La situación tiene además una particularidad empresarial y política: Nicolás Caputo es primo del ministro de Economía, Luis Caputo, y tío de Santiago Caputo, uno de los principales asesores del presidente Javier Milei.
Precisamente desde el Gobierno nacional se impulsó un cambio profundo en las condiciones que durante décadas protegieron a la producción electrónica de Tierra del Fuego.
Mediante el Decreto 333/2025, Nación estableció una reducción progresiva del arancel para la importación de teléfonos celulares hasta llegar a su eliminación. La medida fue presentada oficialmente como una herramienta destinada a incrementar la competencia y reducir los precios internos.
Para las empresas instaladas en Tierra del Fuego, en cambio, significó enfrentar una competencia creciente de productos terminados provenientes del exterior.
El impacto laboral no se limita a Mirgor. Otras compañías del polo industrial fueguino también atravesaron conflictos, reducción de personal y medidas sindicales, aumentando la preocupación sobre la capacidad de la provincia para sostener los puestos de trabajo vinculados a la industria electrónica.
La situación resulta particularmente significativa en Mirgor por la dimensión alcanzada por el grupo durante décadas bajo el régimen promocional de Tierra del Fuego.
La compañía nació en 1983 y se transformó progresivamente en uno de los conglomerados industriales más importantes de la provincia, expandiendo sus negocios desde la industria automotriz hacia la electrónica, telefonía, logística, agroindustria y comercio minorista.
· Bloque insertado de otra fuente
File: src/rtl/uart_rx_ovs.sv
// ---------------------------------------------------------------------------
// uart_rx_ovs -- oversampling UART receiver with receive FIFO
//
// Recovers asynchronous serial frames from rx_bit_i. The line is sampled at
// OVS ticks per bit, and each bit is a 3-sample majority vote around mid-bit.
// Each received word and its error flags are written into a FIFO that the
// bus side drains.
//
// Optional build macro:
//   UART_RX_BREAK_DET_EN  adds break_o. A frame whose data, parity (if used)
//                         and stop bits are all 0 pulses break_o and is not
//                         written to the FIFO.
//
// Ports:
//   clk_i, rst_i   clock, asynchronous active-high reset
//   baud_div_i     clocks per sample tick (0 behaves as 1)
//   data_len_i     data bits per frame, 5..DATA_WIDTH; other values give
//                  DATA_WIDTH
//   parity_i       00/11 none, 01 even, 10 odd
//   stop2_i        check a second stop bit
//   rx_en_i        receiver enable; low abandons any frame in progress
//   rx_bit_i       asynchronous serial input
//   rx_re_i        FIFO pop request
//   err_clr_i      clears the sticky overrun flag
//   dout_o         popped data, zero-extended above the frame length
//   frame_err_o    stop-bit error of the popped entry
//   parity_err_o   parity error of the popped entry
//   full_o         FIFO full
//   empty_o        FIFO empty
//   count_o        FIFO occupancy, 0..FIFO_DEPTH
//   overrun_o      sticky: a frame was dropped because the FIFO was full
//   break_o        (UART_RX_BREAK_DET_EN only) one-clock break pulse
// ---------------------------------------------------------------------------
module uart_rx_ovs #(
  parameter int DATA_WIDTH = 8,
  parameter int FIFO_DEPTH = 16,
  parameter int OVS        = 16
) (
  input  logic                          clk_i,
  input  logic                          rst_i,
  input  logic [15:0]                   baud_div_i,
  input  logic [3:0]                    data_len_i,
  input  logic [1:0]                    parity_i,
  input  logic                          stop2_i,
  input  logic                          rx_en_i,
  input  logic                          rx_bit_i,
  input  logic                          rx_re_i,
  input  logic                          err_clr_i,
`ifdef UART_RX_BREAK_DET_EN
  output logic                          break_o,
`endif
  output logic [DATA_WIDTH-1:0]         dout_o,
  output logic                          frame_err_o,
  output logic                          parity_err_o,
  output logic                          full_o,
  output logic                          empty_o,
  output logic [$clog2(FIFO_DEPTH):0]   count_o,
  output logic                          overrun_o
);

  localparam int AW = $clog2(FIFO_DEPTH);
  localparam int SW = $clog2(OVS);
  localparam int EW = DATA_WIDTH + 2;

  // The three voting samples straddle mid-bit. The vote is resolved on the
  // tick of the last sample, when all three are available.
  localparam logic [SW-1:0] SAMP_A   = SW'(OVS / 2 - 1);
  localparam logic [SW-1:0] SAMP_B   = SW'(OVS / 2);
  localparam logic [SW-1:0] SAMP_C   = SW'(OVS / 2 + 1);
  localparam logic [SW-1:0] SAMP_END = SW'(OVS - 1);

  typedef enum logic [2:0] {
    S_IDLE,
    S_START,
    S_DATA,
    S_PARITY,
    S_STOP1,
    S_STOP2,
    S_PUSH
`ifdef UART_RX_BREAK_DET_EN
    , S_BRK
`endif
  } state_t;

  function automatic logic maj3(input logic a, input logic b, input logic c);
    return (a & b) | (a & c) | (b & c);
  endfunction

  function automatic logic [3:0] clamp_len(input logic [3:0] len);
    if (len < 4'd5 || len > 4'(DATA_WIDTH))
      return 4'(DATA_WIDTH);
    return len;
  endfunction

  state_t                  state, state_n;
  logic                    sync_p0, sync_p1, prev_p2;
  logic                    fall, start;
  logic [15:0]             tick_cnt;
  logic                    tick;
  logic [SW-1:0]           samp_cnt;
  logic [3:0]              bit_cnt;
  logic [3:0]              len_l;
  logic                    par_en_l, odd_l, stop2_l;
  logic                    perr, ferr;
  logic                    s_a, s_b, vote;
  logic                    vote_tick, end_tick, last_bit;
  logic [DATA_WIDTH-1:0]   data_sh;
`ifdef UART_RX_BREAK_DET_EN
  logic                    par_bit;
  logic                    brk;
`endif

  logic [EW-1:0]           mem [FIFO_DEPTH];
  logic [AW-1:0]           wr_ptr, rd_ptr;
  logic [AW:0]             count_q;
  logic                    push_req, do_push, pop;

  // ---- stage p0/p1: two-flop synchroniser, p2: previous value for edge ----
  always_ff @(posedge clk_i or posedge rst_i) begin
    if (rst_i) begin
      sync_p0 <= 1'b1;
      sync_p1 <= 1'b1;
      prev_p2 <= 1'b1;
    end else begin
      sync_p0 <= rx_bit_i;
      sync_p1 <= sync_p0;
      prev_p2 <= sync_p1;
    end
  end

  assign fall  = prev_p2 & ~sync_p1;
  assign start = (state == S_IDLE) && rx_en_i && fall;

  // ---- sample tick generator: frozen while the receiver is disabled ----
  always_ff @(posedge clk_i or posedge rst_i) begin
    if (rst_i) begin
      tick_cnt <= '0;
      tick     <= 1'b0;
    end else if (rx_en_i) begin
      if (tick_cnt == 16'd0) begin
        tick     <= 1'b1;
        tick_cnt <= (baud_div_i == 16'd0) ? 16'd0 : baud_div_i - 16'd1;
      end else begin
        tick     <= 1'b0;
        tick_cnt <= tick_cnt - 16'd1;
      end
    end else begin
      tick <= 1'b0;
    end
  end

  assign vote      = maj3(s_a, s_b, sync_p1);
  assign vote_tick = tick && (samp_cnt == SAMP_C);
  assign end_tick  = tick && (samp_cnt == SAMP_END);
  assign last_bit  = (bit_cnt == len_l - 4'd1);
`ifdef UART_RX_BREAK_DET_EN
  assign brk = (data_sh == '0) && (!par_en_l || !par_bit) && !vote;
`endif

  // ---- frame FSM ----
  always_ff @(posedge clk_i or posedge rst_i) begin
    if (rst_i) state <= S_IDLE;
    else       state <= state_n;
  end

  always_comb begin
    state_n = state;
    if (!rx_en_i) begin
      state_n = S_IDLE;
    end else begin
      case (state)
        S_IDLE:   if (fall) state_n = S_START;
        S_START: begin
          if (vote_tick && vote)  state_n = S_IDLE;   // false start
          else if (end_tick)      state_n = S_DATA;
        end
        S_DATA:   if (end_tick && last_bit) state_n = par_en_l ? S_PARITY : S_STOP1;
        S_PARITY: if (end_tick) state_n = S_STOP1;
        // With one stop bit the FSM leaves at mid-bit so the next start
        // edge is never missed; with two it finishes the bit to stay aligned.
        S_STOP1: begin
`ifdef UART_RX_BREAK_DET_EN
          if (vote_tick && brk)                  state_n = S_BRK;
          else
`endif
          if (vote_tick && !stop2_l)             state_n = S_PUSH;
          else if (end_tick && stop2_l)          state_n = S_STOP2;
        end
        S_STOP2:  if (vote_tick) state_n = S_PUSH;
        S_PUSH:   state_n = S_IDLE;
`ifdef UART_RX_BREAK_DET_EN
        S_BRK:    if (sync_p1) state_n = S_IDLE;
`endif
        default:  state_n = S_IDLE;
      endcase
    end
  end

  // ---- frame control: counters, latched configuration, error flags ----
  always_ff @(posedge clk_i or posedge rst_i) begin
    if (rst_i) begin
      samp_cnt <= '0;
      bit_cnt  <= '0;
      len_l    <= 4'(DATA_WIDTH);
      par_en_l <= 1'b0;
      odd_l    <= 1'b0;
      stop2_l  <= 1'b0;
      perr     <= 1'b0;
      ferr     <= 1'b0;
    end else if (start) begin
      samp_cnt <= '0;
      bit_cnt  <= '0;
      len_l    <= clamp_len(data_len_i);
      par_en_l <= (parity_i == 2'b01) || (parity_i == 2'b10);
      odd_l    <= (parity_i == 2'b10);
      stop2_l  <= stop2_i;
      perr     <= 1'b0;
      ferr     <= 1'b0;
    end else if (state != S_IDLE && tick) begin
      samp_cnt <= (samp_cnt == SAMP_END) ? '0 : samp_cnt + 1'b1;
      if (state == S_DATA && samp_cnt == SAMP_END)
        bit_cnt <= bit_cnt + 4'd1;
      if (samp_cnt == SAMP_C) begin
        if (state == S_PARITY)
          perr <= vote ^ (^data_sh) ^ odd_l;
        if ((state == S_STOP1 || state == S_STOP2) && !vote)
          ferr <= 1'b1;
      end
    end
  end

`ifdef UART_RX_BREAK_DET_EN
  always_ff @(posedge clk_i or posedge rst_i) begin
    if (rst_i) break_o <= 1'b0;
    else       break_o <= (state == S_STOP1) && (state_n == S_BRK);
  end
`endif

  // ---- frame data: voting samples and shift-in, no reset needed ----
  always_ff @(posedge clk_i) begin
    if (start) begin
      data_sh <= '0;
    end else if (state != S_IDLE && tick) begin
      if (samp_cnt == SAMP_A) s_a <= sync_p1;
      if (samp_cnt == SAMP_B) s_b <= sync_p1;
      if (samp_cnt == SAMP_C) begin
        if (state == S_DATA) begin
          for (int i = 0; i < DATA_WIDTH; i++)
            if (bit_cnt == 4'(i)) data_sh[i] <= vote;
        end
`ifdef UART_RX_BREAK_DET_EN
        if (state == S_PARITY) par_bit <= vote;
`endif
      end
    end
  end

  // ---- receive FIFO ----
  assign push_req = (state == S_PUSH);
  assign pop      = rx_re_i && !empty_o;
  // A full FIFO still accepts a word when a pop frees the head slot.
  assign do_push  = push_req && (!full_o || pop);

  assign full_o  = (count_q == (AW + 1)'(FIFO_DEPTH));
  assign empty_o = (count_q == '0);
  assign count_o = count_q;

  always_ff @(posedge clk_i) begin
    if (do_push) mem[wr_ptr] <= {perr, ferr, data_sh};
  end

  always_ff @(posedge clk_i or posedge rst_i) begin
    if (rst_i) begin
      wr_ptr       <= '0;
      rd_ptr       <= '0;
      count_q      <= '0;
      overrun_o    <= 1'b0;
      dout_o       <= '0;
      frame_err_o  <= 1'b0;
      parity_err_o <= 1'b0;
    end else begin
      if (do_push) wr_ptr <= wr_ptr + 1'b1;
      if (pop) begin
        rd_ptr <= rd_ptr + 1'b1;
        {parity_err_o, frame_err_o, dout_o} <= mem[rd_ptr];
      end
      case ({do_push, pop})
        2'b10:   count_q <= count_q + 1'b1;
        2'b01:   count_q <= count_q - 1'b1;
        default: count_q <= count_q;
      endcase
      // A new overrun beats a simultaneous clear.
      if (push_req && full_o && !pop) overrun_o <= 1'b1;
      else if (err_clr_i)             overrun_o <= 1'b0;
    end
  end

endmodule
Ahora, una de las empresas más importantes del modelo industrial fueguino enfrenta un escenario completamente diferente.
Suspensiones, despidos, conciliaciones obligatorias y creciente incertidumbre laboral comenzaron a formar parte de una industria que durante años se desarrolló protegida de la competencia directa de productos importados.
Y el caso Mirgor resume buena parte de ese cambio: una de las mayores empresas de Tierra del Fuego, propiedad de Nicolás Caputo, comenzó a ajustar su estructura laboral mientras el Gobierno de Javier Milei avanza con la apertura de las importaciones que modifica las condiciones sobre las que se construyó el polo electrónico de la provincia.